Re: Persisting RDD to Redis

Posted by Luis Ángel Vicente Sánchez <la...@gmail.com>.
Thank Ewen! Now I understand why I was getting the error message. It seems
that foreachPartition doesn't exists as part of the DStream class :-\ I
will check API docs to find other alternatives.




2014-02-02 Ewen Cheslack-Postava <me...@ewencp.org>:

> If you use anything created on the driver program within functions run on
> workers, it needs to be serializable, but your pool of Redis connections is
> not. Normally, the simple way to fix this is to use the *With methods of
> RDD (mapWith, flatMapWith, filterWith, and in this case, foreachWith) to
> instantiate a connection to Redis on a per-partition basis.
>
> But your logic for outputting the data doesn't look right.
> cntWords.foreach's function parameter would be getting each (word,count)
> element, *not the whole RDD*. You probably want to share a single Redis
> pipeline for each RDD partition, which you can accomplish with
> foreachPartition. It gives you an iterator over all elements in each
> partition. It would look something like this:
>
> cntWords.foreachPartition(it =>
>
>   val pool = new Pool(new JedisPool(new JedisPoolConfig(), "localhost",
> 6379, 2000))
>   pool.withJedisClient { client =>
>     val pipeline = client.pipeline()
>     it.foreach { case (word,count) => pipeline.incrBy(word,count) }
>     pipeline.sync()
>   }
> )
>
> Of course you wouldn't actually need the pool in that case, but I'm not
> familiar with the Jedis library so I'm not sure how you'd create just a
> single connection.
>
> -Ewen
>
>   Luis Ángel Vicente Sánchez <la...@gmail.com>
>  February 2, 2014 at 7:18 AM
> I'm trying to create a simple twitter word counter with spark-streaming
> and I would like to store the word counts in redis. The program looks like
> this:
>
> import org.apache.spark.storage.StorageLevel
> import org.apache.spark.streaming.{ Seconds, StreamingContext }
> import org.apache.spark.streaming.StreamingContext._
> import org.apache.spark.streaming.twitter._
> import org.sedis._
> import redis.clients.jedis._
>
> object TwitterWordCount {
>   def main(args: Array[String]) {
>     if (args.length < 1) {
>       System.err.println("Usage: TwitterWordCount <master> [filter1]
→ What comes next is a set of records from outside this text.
`src/design/upd_pkg.sv`:
```
// ----------------------------------------------------------------------------
// upd_pkg
// Shared types and constants for the percent-escape decoder.
// ----------------------------------------------------------------------------
package upd_pkg;

    localparam int unsigned MapWidth   = 64;
    localparam int unsigned MapCount   = 4;
    localparam int unsigned CfgIdxBits = 2;

    // Escape phase codes; the unused fourth code behaves as plain text
    localparam logic [1:0] PH_TEXT   = 2'd0;
    localparam logic [1:0] PH_DIGIT1 = 2'd1;
    localparam logic [1:0] PH_DIGIT2 = 2'd2;

    localparam logic [7:0] CH_PERCENT = 8'h25;
    localparam logic [7:0] CH_0       = 8'h30;
    localparam logic [7:0] CH_9       = 8'h39;
    localparam logic [7:0] CH_UA      = 8'h41;
    localparam logic [7:0] CH_UF      = 8'h46;
    localparam logic [7:0] CH_LA      = 8'h61;
    localparam logic [7:0] CH_LF      = 8'h66;
    localparam logic [7:0] CH_NUL     = 8'h00;

    typedef struct packed {
        logic [1:0] phase;
        logic [3:0] high_nibble;
        logic       discarding;
    } state_t;

    typedef struct packed {
        logic       valid;
        logic [7:0] data;
        logic       err;
        logic       last;
    } result_t;

    typedef struct packed {
        logic       ok;
        logic [3:0] nibble;
    } hex_t;

    function automatic hex_t hex_value(input logic [7:0] ch);
        hex_t h;
        logic [7:0] d;
        h = '{ok: 1'b0, nibble: 4'd0};
        d = 8'd0;
        if (ch >= CH_0 && ch <= CH_9)
        begin
            d = ch - CH_0;
            h = '{ok: 1'b1, nibble: d[3:0]};
        end
        else if (ch >= CH_UA && ch <= CH_UF)
        begin
            d = ch - CH_UA + 8'd10;
            h = '{ok: 1'b1, nibble: d[3:0]};
        end
        else if (ch >= CH_LA && ch <= CH_LF)
        begin
            d = ch - CH_LA + 8'd10;
            h = '{ok: 1'b1, nibble: d[3:0]};
        end
        return h;
    endfunction

endpackage

```
`src/design/upd_step.sv`:
```
// ----------------------------------------------------------------------------
// upd_step
// Next-state and result logic for one byte of the escaped string.
// ----------------------------------------------------------------------------
module upd_step (
    input  upd_pkg::state_t  st,
    input  logic [7:0]       data,
    input  logic             last,
    input  logic [255:0]     illegal_map,
    output upd_pkg::state_t  st_next,
    output upd_pkg::result_t res
);
    import upd_pkg::*;

    hex_t       hx;
    logic [7:0] decoded;
    logic       bad_decoded;

    assign hx          = hex_value(data);
    assign decoded     = {st.high_nibble, hx.nibble};
    assign bad_decoded = (decoded == CH_NUL) || illegal_map[decoded];

    always_comb
    begin
        st_next = st;
        res     = '{valid: 1'b0, data: 8'd0, err: 1'b0, last: 1'b0};
        if (st.discarding)
        begin
            if (last)
            begin
                st_next = '{phase: PH_TEXT, high_nibble: 4'd0, discarding: 1'b0};
            end
        end
        else
        begin
            case (st.phase)
                PH_DIGIT1:
                begin
                    if (!hx.ok || last)
                    begin
                        st_next = '{phase: PH_TEXT, high_nibble: 4'd0, discarding: !last};
                        res     = '{valid: 1'b1, data: 8'd0, err: 1'b1, last: 1'b1};
                    end
                    else
                    begin
                        st_next.high_nibble = hx.nibble;
                        st_next.phase       = PH_DIGIT2;
                    end
                end
                PH_DIGIT2:
                begin
                    if (!hx.ok || bad_decoded)
                    begin
                        st_next = '{phase: PH_TEXT, high_nibble: 4'd0, discarding: !last};
                        res     = '{valid: 1'b1, data: 8'd0, err: 1'b1, last: 1'b1};
                    end
                    else
                    begin
                        st_next = '{phase: PH_TEXT, high_nibble: 4'd0, discarding: 1'b0};
                        res     = '{valid: 1'b1, data: decoded, err: 1'b0, last: last};
                    end
                end
                default:
                begin
                    st_next.phase = PH_TEXT;
                    if (data == CH_PERCENT)
                    begin
                        if (last)
                        begin
                            st_next = '{phase: PH_TEXT, high_nibble: 4'd0, discarding: 1'b0};
                            res     = '{valid: 1'b1, data: 8'd0, err: 1'b1, last: 1'b1};
                        end
                        else
                        begin
                            st_next.phase = PH_DIGIT1;
                        end
                    end
                    else
                    begin
                        res = '{valid: 1'b1, data: data, err: 1'b0, last: last};
                    end
                end
            endcase
        end
    end

endmodule

```
`src/design/url_percent_unescape_decoder_unit.sv`:
```
// ----------------------------------------------------------------------------
// url_percent_unescape_decoder_unit
// Percent-escape decoder: one byte in per word, at most one decoded byte or
// an error word out.
// ----------------------------------------------------------------------------
//  channel   direction  handshake            payload
//  in        sink       in_valid / in_stall   in_byte, in_last
//  out       source     out_valid / out_stall out_byte, is_error, out_last
//  cfg       sink       cfg_we               cfg_index, cfg_data
//
// One word per cycle while out_stall does not block; out_valid rises once an
// accepted word is decoded from the input register into the result register.
// Reset clears the escape state, the illegal map and both valid flags.
// out_stall holds the result register; the input register keeps accepting
// while the held word produces no result or the result register drains.
module url_percent_unescape_decoder_unit (
    input  logic                              clk,
    input  logic                              rst_n,
    input  logic                              in_valid,
    output logic                              in_stall,
    input  logic [7:0]                        in_byte,
    input  logic                              in_last,
    output logic                              out_valid,
    input  logic                              out_stall,
    output logic [7:0]                        out_byte,
    output logic                              is_error,
    output logic                              out_last,
    input  logic                              cfg_we,
    input  logic [upd_pkg::CfgIdxBits-1:0]    cfg_index,
    input  logic [upd_pkg::MapWidth-1:0]      cfg_data
);
    import upd_pkg::*;

    logic [MapWidth-1:0] map_reg [MapCount];

    logic       s1_valid_reg;
    logic [7:0] s1_byte_reg;
    logic       s1_last_reg;

    state_t     st_reg, st_next;
    result_t    res;

    logic       out_valid_reg;
    logic [7:0] out_byte_reg;
    logic       out_err_reg;
    logic       out_last_reg;

    logic       out_free;
    logic       s1_adv;
    logic       in_take;

    upd_step u_step (
        .st          (st_reg),
        .data        (s1_byte_reg),
        .last        (s1_last_reg),
        .illegal_map ({map_reg[3], map_reg[2], map_reg[1], map_reg[0]}),
        .st_next     (st_next),
        .res         (res)
    );

    assign out_free = !out_valid_reg || !out_stall;
    assign s1_adv   = s1_valid_reg && (!res.valid || out_free);
    assign in_stall = s1_valid_reg && !s1_adv;
    assign in_take  = in_valid && !in_stall;

    assign out_valid = out_valid_reg;
    assign out_byte  = out_byte_reg;
    assign is_error  = out_err_reg;
    assign out_last  = out_last_reg;

    always_ff @(posedge clk or negedge rst_n)
    begin
        if (!rst_n)
        begin
            for (int i = 0; i < MapCount; i++)
            begin
                map_reg[i] <= '0;
            end
        end
        else if (cfg_we)
        begin
            map_reg[cfg_index] <= cfg_data;
        end
    end

    always_ff @(posedge clk or negedge rst_n)
    begin
        if (!rst_n)
        begin
            s1_valid_reg  <= 1'b0;
            out_valid_reg <= 1'b0;
            st_reg        <= '{phase: PH_TEXT, high_nibble: 4'd0, discarding: 1'b0};
        end
        else
        begin
            if (in_take)
            begin
                s1_valid_reg <= 1'b1;
            end
            else if (s1_adv)
            begin
                s1_valid_reg <= 1'b0;
            end

            if (s1_adv)
            begin
                st_reg <= st_next;
            end

            if (s1_adv && res.valid)
            begin
                out_valid_reg <= 1'b1;
            end
            else if (!out_stall)
            begin
                out_valid_reg <= 1'b0;
            end
        end
    end

    // payload registers
    always_ff @(posedge clk)
    begin
        if (in_take)
        begin
            s1_byte_reg <= in_byte;
            s1_last_reg <= in_last;
        end
        if (s1_adv && res.valid)
        begin
            out_byte_reg <= res.data;
            out_err_reg  <= res.err;
            out_last_reg <= res.last;
        end
    end

    // error word always closes the string and carries a zero byte
    a_err_form: assert property (@(posedge clk) disable iff (!rst_n)
        out_valid && is_error |-> out_last && out_byte == 8'd0)
        else $error("error word malformed");

    a_discard_text: assert property (@(posedge clk) disable iff (!rst_n)
        st_reg.discarding |-> st_reg.phase == PH_TEXT)
        else $error("discarding while inside an escape");

    a_stall_cause: assert property (@(posedge clk) disable iff (!rst_n)
        in_stall |-> s1_valid_reg && res.valid && out_valid_reg && out_stall)
        else $error("input stalled without a blocked result");

    a_no_overwrite: assert property (@(posedge clk) disable iff (!rst_n)
        out_valid && out_stall |=> $stable(out_byte) && $stable(is_error))
        else $error("held result overwritten");

endmodule

```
> [filter2] ... [filterN]")
>       System.exit(1)
>     }
>
>     val (master, filters) = (args.head, args.tail)
>
>     val pool = new Pool(new JedisPool(new JedisPoolConfig(), "localhost",
> 6379, 2000))
>     val ssc = new StreamingContext(master, "TwitterWordCount", Seconds(5),
> System.getenv("SPARK_HOME"), StreamingContext.jarOfClass(this.getClass))
>     val stream = TwitterUtils.createStream(ssc, None, filters,
> StorageLevel.MEMORY_ONLY_SER)
>
>     val words = stream.flatMap(status => status.getText.toLowerCase.split("
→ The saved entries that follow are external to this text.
--- src/rtl/core/dns_response_a_record_parser_top_defines.svh ---
// Assertion macros for the DNS response A-record parser.
// Used by dns_response_a_record_parser_top; define SYNTH to compile them out.
`ifndef DNS_RESPONSE_A_RECORD_PARSER_TOP_DEFINES_SVH
`define DNS_RESPONSE_A_RECORD_PARSER_TOP_DEFINES_SVH

`ifndef SYNTH

`define DNSARP_ASSERT(lbl, clk, rst, prop) \
   lbl: assert property (@(posedge clk) disable iff (rst) prop) \
      else $error("dns parser: property failed");

`define DNSARP_ASSERT_NEVER(lbl, clk, rst, expr) \
   lbl: assert property (@(posedge clk) disable iff (rst) !(expr)) \
      else $error("dns parser: forbidden condition seen");

`else

`define DNSARP_ASSERT(lbl, clk, rst, prop)

`define DNSARP_ASSERT_NEVER(lbl, clk, rst, expr)

`endif

`endif

--- src/rtl/core/dnsarp_pkg.sv ---
// Shared types and constants for the DNS response A-record parser.
// No dependencies.
`timescale 1ns / 1ps

package dnsarp_pkg;

   localparam int MAX_PACKET_DEFAULT = 512;

   localparam logic [2:0] ST_OK        = 3'd0;
   localparam logic [2:0] ST_SHORT     = 3'd1;
   localparam logic [2:0] ST_ID        = 3'd2;
   localparam logic [2:0] ST_NOTRESP   = 3'd3;
   localparam logic [2:0] ST_RCODE     = 3'd4;
   localparam logic [2:0] ST_MALFORMED = 3'd5;
   localparam logic [2:0] ST_NOA       = 3'd6;
   localparam logic [2:0] ST_UNDECIDED = 3'd7;

   typedef struct packed {
      logic [7:0] data_byte;
      logic       last_byte;
   } req_type;

   typedef struct packed {
      logic [2:0]  status;
      logic [31:0] address;
   } rsp_type;

endpackage

--- src/rtl/core/dnsarp_parser.sv ---
// Byte-at-a-time DNS response walker: header checks, question skip, answer scan.
// Depends on dnsarp_pkg.
`timescale 1ns / 1ps

module dnsarp_parser #(
   parameter int MAX_PACKET = dnsarp_pkg::MAX_PACKET_DEFAULT
) (
   input  logic                 clock,
   input  logic                 reset,
   input  logic [15:0]          txn_id,
   input  logic                 step_valid,
   input  dnsarp_pkg::req_type  step_word,
   output dnsarp_pkg::rsp_type  result
);
   import dnsarp_pkg::*;

   localparam int OFF_W = $clog2(MAX_PACKET + 1);
   localparam logic [OFF_W-1:0] MAX_OFF = OFF_W'(MAX_PACKET);
   localparam logic [OFF_W-1:0] HDR_LEN = OFF_W'(12);

   typedef enum logic [2:0] {
      PH_HEADER, PH_QNAME, PH_QFIXED, PH_ANAME, PH_AFIXED, PH_RDATA, PH_DONE
   } phase_type;

   phase_type        phase_ff, phase_in;
   logic [OFF_W-1:0] offset_ff, offset_in;
   logic [3:0]       field_ff, field_in;
   logic [7:0]       header_ff, header_in;
   logic [15:0]      questions_ff, questions_in;
   logic [15:0]      answers_ff, answers_in;
   logic [15:0]      skip_ff, skip_in;
   logic [15:0]      rtype_ff, rtype_in;
   logic [31:0]      addr_ff, addr_in;
   logic [2:0]       outcome_ff, outcome_in;

   logic [7:0]  b;
   logic [15:0] word16;
   logic [15:0] q_val;
   logic [15:0] a_dec;
   logic [15:0] rd_len;
   logic        start_q;
   logic        rec_done;
   logic        name_done;
   logic        fin;
   logic [2:0]  fin_code;
   logic [2:0]  status;

   always_comb begin
      b            = step_word.data_byte;
      word16       = {header_ff, b};
      rd_len       = skip_ff | {8'h00, b};
      a_dec        = answers_ff - 16'd1;
      q_val        = questions_ff;
      start_q      = 1'b0;
      rec_done     = 1'b0;
      name_done    = 1'b0;
      fin          = 1'b0;
      fin_code     = ST_UNDECIDED;
      phase_in     = phase_ff;
      offset_in    = offset_ff;
      field_in     = field_ff;
      header_in    = header_ff;
      questions_in = questions_ff;
      answers_in   = answers_ff;
      skip_in      = skip_ff;
      rtype_in     = rtype_ff;
      addr_in      = addr_ff;
      outcome_in   = outcome_ff;
      status       = ST_UNDECIDED;

      if (step_valid && offset_ff < MAX_OFF) begin
         offset_in = offset_ff + OFF_W'(1);
         case (phase_ff)
            PH_HEADER: begin
               header_in = b;
               field_in  = field_ff + 4'd1;
               if (field_ff == 4'd1) begin
                  if (word16 != txn_id) begin
                     fin      = 1'b1;
                     fin_code = ST_ID;
                  end
               end else if (field_ff == 4'd3) begin
                  if (!word16[15]) begin
                     fin      = 1'b1;
                     fin_code = ST_NOTRESP;
                  end else if (word16[3:0] != 4'h0) begin
                     fin      = 1'b1;
                     fin_code = ST_RCODE;
                  end
               end else if (field_ff == 4'd5) begin
                  questions_in = word16;
               end else if (field_ff == 4'd7) begin
                  answers_in = word16;
               end else if (field_ff == 4'd11) begin
                  start_q = 1'b1;
               end
            end
            PH_QNAME, PH_ANAME: begin
               if (field_ff == 4'd1) begin
                  name_done = 1'b1;           // byte after a compression pointer
               end else if (skip_ff != 16'd0) begin
                  skip_in = skip_ff - 16'd1;
               end else if (b == 8'h00) begin
                  name_done = 1'b1;
               end else if (b[7:6] == 2'b11) begin
                  field_in = 4'd1;
               end else if (b > 8'd63) begin
                  fin      = 1'b1;
                  fin_code = ST_MALFORMED;
               end else begin
                  skip_in = {8'h00, b};
               end
            end
            PH_QFIXED: begin
               if (field_ff == 4'd3) begin
                  q_val        = questions_ff - 16'd1;
                  questions_in = q_val;
                  start_q      = 1'b1;
               end else begin
                  field_in = field_ff + 4'd1;
               end
            end
            PH_AFIXED: begin
               if (field_ff == 4'd0) begin
                  rtype_in = {b, 8'h00};
               end else if (field_ff == 4'd1) begin
                  rtype_in = rtype_ff | {8'h00, b};
               end else if (field_ff == 4'd8) begin
                  skip_in = {b, 8'h00};
               end
               if (field_ff == 4'd9) begin
                  skip_in = rd_len;
                  addr_in = 32'h0;
                  if (rd_len == 16'd0) begin
                     rec_done = 1'b1;
                  end else begin
                     phase_in = PH_RDATA;
                     // in rdata, field 0 flags a 4-byte payload
                     field_in = (rd_len == 16'd4) ? 4'd0 : 4'd1;
                  end
               end else begin
                  field_in = field_ff + 4'd1;
               end
            end
            PH_RDATA: begin
               addr_in = {addr_ff[23:0], b};
               skip_in = skip_ff - 16'd1;
               if (skip_ff == 16'd1) begin
                  if (rtype_ff == 16'd1 && field_ff == 4'd0) begin
                     fin      = 1'b1;
                     fin_code = ST_OK;
                  end else begin
                     rec_done = 1'b1;
                  end
               end
            end
            default: begin
            end
         endcase

         if (name_done) begin
            phase_in = (phase_ff == PH_QNAME) ? PH_QFIXED : PH_AFIXED;
            field_in = 4'd0;
            skip_in  = 16'd0;
         end
         if (start_q) begin
            if (q_val != 16'd0) begin
               phase_in = PH_QNAME;
               field_in = 4'd0;
               skip_in  = 16'd0;
            end else if (answers_ff == 16'd0) begin
               fin      = 1'b1;
               fin_code = ST_NOA;
            end else begin
               phase_in = PH_ANAME;
               field_in = 4'd0;
               skip_in  = 16'd0;
            end
         end
         if (rec_done) begin
            answers_in = a_dec;
            if (a_dec == 16'd0) begin
               fin      = 1'b1;
               fin_code = ST_NOA;
            end else begin
               phase_in = PH_ANAME;
               field_in = 4'd0;
               skip_in  = 16'd0;
            end
         end
         if (fin) begin
            outcome_in = fin_code;
            phase_in   = PH_DONE;
         end
      end

      if (offset_in < HDR_LEN) begin
         status = ST_SHORT;
      end else if (outcome_in != ST_UNDECIDED) begin
         status = outcome_in;
      end else begin
         status = ST_MALFORMED;
      end
      result.status  = status;
      result.address = (status == ST_OK) ? addr_in : 32'h0;

      // the last word closes the packet: back to the reset state
      if (step_valid && step_word.last_byte) begin
         phase_in     = PH_HEADER;
         offset_in    = '0;
         field_in     = 4'd0;
         header_in    = 8'h00;
         questions_in = 16'd0;
         answers_in   = 16'd0;
         skip_in      = 16'd0;
         rtype_in     = 16'd0;
         addr_in      = 32'h0;
         outcome_in   = ST_UNDECIDED;
      end
   end

   always_ff @(posedge clock) begin
      if (reset) begin
         phase_ff     <= PH_HEADER;
         offset_ff    <= '0;
         field_ff     <= 4'd0;
         header_ff    <= 8'h00;
         questions_ff <= 16'd0;
         answers_ff   <= 16'd0;
         skip_ff      <= 16'd0;
         rtype_ff     <= 16'd0;
         addr_ff      <= 32'h0;
         outcome_ff   <= ST_UNDECIDED;
      end else begin
         phase_ff     <= phase_in;
         offset_ff    <= offset_in;
         field_ff     <= field_in;
         header_ff    <= header_in;
         questions_ff <= questions_in;
         answers_ff   <= answers_in;
         skip_ff      <= skip_in;
         rtype_ff     <= rtype_in;
         addr_ff      <= addr_in;
         outcome_ff   <= outcome_in;
      end
   end

endmodule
> ")).map(word => (word, 1l))
>
>     val cntWords = words.reduceByKey(_ + _)
>
>     cntWords.foreach(rdd =>
>       pool.withJedisClient { client =>
>         val pipeline = client.pipelined()
>         rdd.foreach {
>           case (word, count) =>
>             pipeline.incrBy(word, count)
>         }
>         pipeline.sync()
>       }
>     )
>
>     ssc.start()
>   }
> }
>
> Everytime I run this program, I get this error:
>
> [error] 14/02/02 15:16:20 ERROR scheduler.JobScheduler: Error running job
> streaming job 1391354180000 ms.0
> [error] org.apache.spark.SparkException: Job aborted: Task not
> serializable: java.io.NotSerializableException: redis.clients.jedis.Pipeline
> [error] at
> org.apache.spark.scheduler.DAGScheduler$$anonfun$org$apache$spark$scheduler$DAGScheduler$$abortStage$1.apply(DAGScheduler.scala:1028)
> [error] at
> org.apache.spark.scheduler.DAGScheduler$$anonfun$org$apache$spark$scheduler$DAGScheduler$$abortStage$1.apply(DAGScheduler.scala:1026)
> [error] at
> scala.collection.mutable.ResizableArray$class.foreach(ResizableArray.scala:59)
> [error] at
> scala.collection.mutable.ArrayBuffer.foreach(ArrayBuffer.scala:47)
> [error] at org.apache.spark.scheduler.DAGScheduler.org
> $apache$spark$scheduler$DAGScheduler$$abortStage(DAGScheduler.scala:1026)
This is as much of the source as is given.